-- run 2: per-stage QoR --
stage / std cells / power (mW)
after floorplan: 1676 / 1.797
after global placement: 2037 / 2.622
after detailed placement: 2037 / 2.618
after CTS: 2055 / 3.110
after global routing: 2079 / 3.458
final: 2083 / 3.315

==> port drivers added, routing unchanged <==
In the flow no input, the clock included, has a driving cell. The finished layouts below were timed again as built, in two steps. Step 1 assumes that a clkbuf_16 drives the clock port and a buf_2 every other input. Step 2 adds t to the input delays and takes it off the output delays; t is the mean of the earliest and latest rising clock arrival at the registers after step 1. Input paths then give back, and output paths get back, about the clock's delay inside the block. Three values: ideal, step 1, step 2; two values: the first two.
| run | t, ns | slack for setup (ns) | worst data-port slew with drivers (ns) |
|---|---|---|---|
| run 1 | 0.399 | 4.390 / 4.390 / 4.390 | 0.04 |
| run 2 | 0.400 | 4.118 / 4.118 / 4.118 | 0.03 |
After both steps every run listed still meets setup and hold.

★ ★ ★ ★

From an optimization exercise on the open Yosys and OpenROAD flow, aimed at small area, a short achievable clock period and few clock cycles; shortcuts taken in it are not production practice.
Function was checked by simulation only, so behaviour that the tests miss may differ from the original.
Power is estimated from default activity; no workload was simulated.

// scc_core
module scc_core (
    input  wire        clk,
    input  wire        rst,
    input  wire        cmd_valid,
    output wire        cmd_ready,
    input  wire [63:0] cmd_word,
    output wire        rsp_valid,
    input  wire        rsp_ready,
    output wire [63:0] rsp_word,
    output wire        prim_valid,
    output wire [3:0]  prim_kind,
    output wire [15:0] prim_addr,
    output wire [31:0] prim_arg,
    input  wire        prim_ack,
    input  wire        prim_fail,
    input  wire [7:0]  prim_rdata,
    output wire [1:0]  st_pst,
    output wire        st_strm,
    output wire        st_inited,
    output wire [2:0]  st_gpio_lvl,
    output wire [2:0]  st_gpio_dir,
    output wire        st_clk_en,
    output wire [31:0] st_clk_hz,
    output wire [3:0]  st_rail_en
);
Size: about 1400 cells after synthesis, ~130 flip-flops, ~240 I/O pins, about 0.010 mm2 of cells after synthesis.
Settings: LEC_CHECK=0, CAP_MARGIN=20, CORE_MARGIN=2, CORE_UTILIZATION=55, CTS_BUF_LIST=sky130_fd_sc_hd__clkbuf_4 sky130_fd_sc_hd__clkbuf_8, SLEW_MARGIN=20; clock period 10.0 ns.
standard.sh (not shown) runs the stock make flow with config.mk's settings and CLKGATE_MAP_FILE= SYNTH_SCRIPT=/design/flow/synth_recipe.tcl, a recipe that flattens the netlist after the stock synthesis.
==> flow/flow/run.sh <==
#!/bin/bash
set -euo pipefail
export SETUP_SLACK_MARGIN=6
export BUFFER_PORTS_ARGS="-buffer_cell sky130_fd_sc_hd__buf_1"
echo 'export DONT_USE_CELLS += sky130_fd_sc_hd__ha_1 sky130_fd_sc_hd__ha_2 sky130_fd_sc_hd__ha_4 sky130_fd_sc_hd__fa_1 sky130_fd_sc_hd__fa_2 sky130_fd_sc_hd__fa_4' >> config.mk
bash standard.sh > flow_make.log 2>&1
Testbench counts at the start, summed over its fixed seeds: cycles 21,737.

★ ★ ★ ★

* [Task description]: Only the lines from the one containing "4.390 | 0.04 |" through the one containing "After both steps" are to be retyped, both boundary lines included, with no other material.

* [Answer box]:
| run 1 | 0.399 | 4.390 / 4.390 / 4.390 | 0.04 |
| run 2 | 0.400 | 4.118 / 4.118 / 4.118 | 0.03 |
After both steps every run listed still meets setup and hold.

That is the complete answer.